糖尿病には下記の通りさまざまなタイプがあり、病型・病態に応じた治療が必要となります。
受診時の問診、採血結果・検尿、これまでの治療歴など含め総合的に判断し、説明の上、治療計画を練っていきます。
多くの方は通常月1回の通院で、自宅での食生活や生活習慣を聞かせていただき個人個人にあった改善法を提案いたします。
糖尿病のタイプ
1型糖尿病
血糖値を下げる唯一のホルモンであるインスリンは膵臓(β細胞)から分泌されます。
そのβ細胞が壊されてインスリンが殆ど出なくなった病態が1型糖尿病です。
1型糖尿病も3タイプに分かれますが、おおむね症状としては急激な喉の渇き(口渇)、飲水が増える(多飲)、尿の回数が増える(頻尿)、急激な体重減少や全身がだるい(全身倦怠感)等が出現します。
上記症状は高血糖に起因しており、初診時より著名な高血糖であることが多く、尿ケトン体が陽性の場合は命の危険があるため、迅速に診断を下しインスリン自己注射が必要になります。
当院では、外来でのインスリン導入も可能ですが、初回指摘の際は糖尿病の疾患理解を深めていただくことが、その後の治療経過に非常に重要であり、連携病院での入院加療をすすめております。
2型糖尿病
日本人の90%以上は2型糖尿病です。
食生活の乱れや運動不足、肥満が続くと発病しやすくなります。また遺伝も関連し血縁者が糖尿病だと発症しやすい傾向にあります。
病態の主体はインスリン抵抗性(膵臓からのインスリン分泌能は保たれるも、肥満などの影響で効きづらい状態)となります。ただし、長期間未治療やコントロール不良な状態が続くと、膵臓が疲れてインスリン分泌能自体が低下をきたし、その結果、体重減少などの症状が出現します。
早期発見(健診など)、早期治療が膵臓への負担軽減につながり、合併症の進展も抑制できます。
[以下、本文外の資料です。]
==> inputs of trial 1 <==
==> flow/design.v <==
module ALU_STAGE (
  input clock_in,
  input [31:0] a_in,
  input [31:0] b_in,
  input [3:0] uop_in,
  output [31:0] result_out
);
reg [31:0] a_q;
reg [31:0] b_q;
reg [3:0] uop_q;
reg [31:0] result_q;
wire [31:0] alu_result;
ALU #(.DATA_WIDTH(32)) alu0 (
  .a_data_in(a_q),
  .b_data_in(b_q),
  .uop_in(uop_q),
  .result_out(alu_result)
);
always @(posedge clock_in) begin
  a_q <= a_in;
  b_q <= b_in;
  uop_q <= uop_in;
  result_q <= alu_result;
end
assign result_out = result_q;
endmodule

module ALU
  #(parameter DATA_WIDTH = 32)(
    input [DATA_WIDTH-1:0]  a_data_in,  
    input [DATA_WIDTH-1:0]  b_data_in,  
    input [3:0]             uop_in,
    output reg [DATA_WIDTH-1:0] result_out
);
always@(*) begin
  case(uop_in)
    4'b0000: result_out = a_data_in + b_data_in;
    4'b0001: result_out = a_data_in - b_data_in;
    4'b0010: result_out = a_data_in|b_data_in;
    4'b0011: result_out = a_data_in&b_data_in;
    4'b0100: result_out = a_data_in^b_data_in;
    4'b1000: result_out = a_data_in;
    4'b1001: result_out = b_data_in;
    4'b1010: result_out = ($signed(a_data_in)<$signed(b_data_in))?32'd1:32'd0;
    4'b1011: result_out = (a_data_in<b_data_in)?32'd1:32'd0;
    4'b1101: result_out = $signed(a_data_in) >>> b_data_in[4:0];
    4'b1110: result_out = a_data_in >> b_data_in[4:0];
    4'b1111: result_out = a_data_in << b_data_in[4:0];
    default: result_out = 32'h00000000;
  endcase
end
endmodule
==> flow/run.sh <==
#!/bin/bash
# the make line also repeats each setting of config.mk as NAME=value (left out here)
make -C /OpenROAD-flow-scripts/flow DESIGN_CONFIG=/design/flow/config.mk WORK_HOME=/design/flow/orfs CLKGATE_MAP_FILE= finish
==> flow/config.mk <==
export PLATFORM = sky130hd
export DESIGN_NAME = ALU_STAGE
export DESIGN_NICKNAME = ALU_STAGE
export VERILOG_FILES = /design/flow/design.v
export SDC_FILE = /design/flow/constraint.sdc
export NUM_CORES = 4
export LEC_CHECK = 0
export CAP_MARGIN = 20
export CELL_PAD_IN_SITES_GLOBAL_PLACEMENT = 2
export CORE_MARGIN = 2
export CORE_UTILIZATION = 40
export CTS_CLUSTER_DIAMETER = 375
export CTS_CLUSTER_SIZE = 98
export PLACE_DENSITY = 0.39
export SETUP_SLACK_MARGIN = -0.29
export SLEW_MARGIN = 20
==> flow/constraint.sdc <==
create_clock -name core_clock -period 4.0 [get_ports {clock_in}]
set_input_delay 0.8000 -clock core_clock [delete_from_list [all_inputs] [get_ports {clock_in}]]
set_output_delay 0.8000 -clock core_clock [all_outputs]
set_load 0.01 [all_outputs]
==> trial 96 (differences from trial 1) <==
Settings changed: ABC_AREA set to 0, CAP_MARGIN 20 to 35, CELL_PAD_IN_SITES_GLOBAL_PLACEMENT 2 to unset, CORE_UTILIZATION 40 to 61, CTS_CLUSTER_DIAMETER 375 to unset, CTS_CLUSTER_SIZE 98 to unset, HOLD_SLACK_MARGIN set to 0.3, MIN_ROUTING_LAYER set to met1, PLACE_DENSITY 0.39 to unset, SETUP_SLACK_MARGIN -0.29 to -0.13, TNS_END_PERCENT set to 45.
==> flow/constraint.sdc (replaced) <==
create_clock -name core_clock -period 2.14 [get_ports {clock_in}]
set_input_delay 0.4280 -clock core_clock [delete_from_list [all_inputs] [get_ports {clock_in}]]
set_output_delay 0.4280 -clock core_clock [all_outputs]
set_load 0.01 [all_outputs]
==> trial 30 (differences from trial 1) <==
Settings changed: CELL_PAD_IN_SITES_GLOBAL_PLACEMENT 2 to unset, CORE_UTILIZATION 40 to 71, CTS_CLUSTER_DIAMETER 375 to 28, CTS_CLUSTER_SIZE 98 to 87, HOLD_SLACK_MARGIN set to -0.08, PLACE_DENSITY 0.39 to unset, SETUP_SLACK_MARGIN -0.29 to 0.17, TNS_END_PERCENT set to 5.
==> flow/constraint.sdc (replaced) <==
create_clock -name core_clock -period 3.16 [get_ports {clock_in}]
set_input_delay 0.6320 -clock core_clock [delete_from_list [all_inputs] [get_ports {clock_in}]]
set_output_delay 0.6320 -clock core_clock [all_outputs]
set_load 0.01 [all_outputs]
==> results <==
|  | trial 96 | trial 30 | trial 1 |
|---|---|---|---|
| Capture instance of the worst register-to-register path | - | result_q[29]$_DFF_P_ | result_q[24]$_DFF_P_ |
| Cts bufs inserted | - | 9 | 9 |
| Final Hold Violation Tally | - | 0 | 0 |
| Power Clock | - | 1.13 mW | 0.922 mW |
| Comb pwr share | - | 44.5% | 41.0% |
| Data arrival time of the worst path | - | 3.54 ns | 3.97 ns |
| ClkCell Share | - | 2.206% | 2.293% |
| Run status | stopped before the end | finished with violations | timing/DRC/antenna clean |
| Failing step | 4_1_cts | - | - |
| Reasons for failing layout checks | - | setup timing | - |
| Launch point of the worst path | - | b_q[0]$_DFF_P_ | a_q[0]$_DFF_P_ |
| Worst Reg-to-Reg Cells | - | 10 | 13 |
| Crit end category | - | flip-flop | flip-flop |
| Cell row count | 48 | 45 | 60 |
| Number of cells on the critical path | - | 10 | 13 |
| Count of buffer and inverter cells on the critical path | - | 2 | 1 |
| Setup bufs post-CTS | - | 4 | 0 |
| Hold EP | - | result_q[21]$_DFF_P_ | result_q[3]$_DFF_P_ |
Power and IR drop assume default switching activity.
当院では、初回に食生活の聞き取りを行い必要に応じて管理栄養士による食事療法※1と運動療法など生活習慣の改善を図ります。それでも効果が不十分な場合は、薬物療法を追加します。ただし、初診時の血糖値が非常に高い場合は、生活習慣の改善と同時に薬物療法を開始していくこともあります。
※1:週1回の予約制になります。
その他の糖尿病
(1)膵外分泌疾患 (2)内分泌疾患 (3)肝疾患 (4)薬剤や化学物質によるもの (5)感染症 (6)免疫機序によるまれな病態 (7)その他の遺伝的症候群で糖尿病を伴うことの多いものなどがあります。
妊娠糖尿病
妊娠糖尿病は、妊娠中にはじめて発見された糖代謝異常です。
妊娠中の高血糖は胎児への影響があり(巨大児、新生児低血糖など)、非妊娠時と比較してより厳格な血糖管理が必要になります。
まずは妊娠初期・中期・後期の必要カロリー(肥満の有無により変わります)での食事療法を行い、それでも目標血糖に到達困難な際は、インスリン自己注射を用いた加療が必要となります。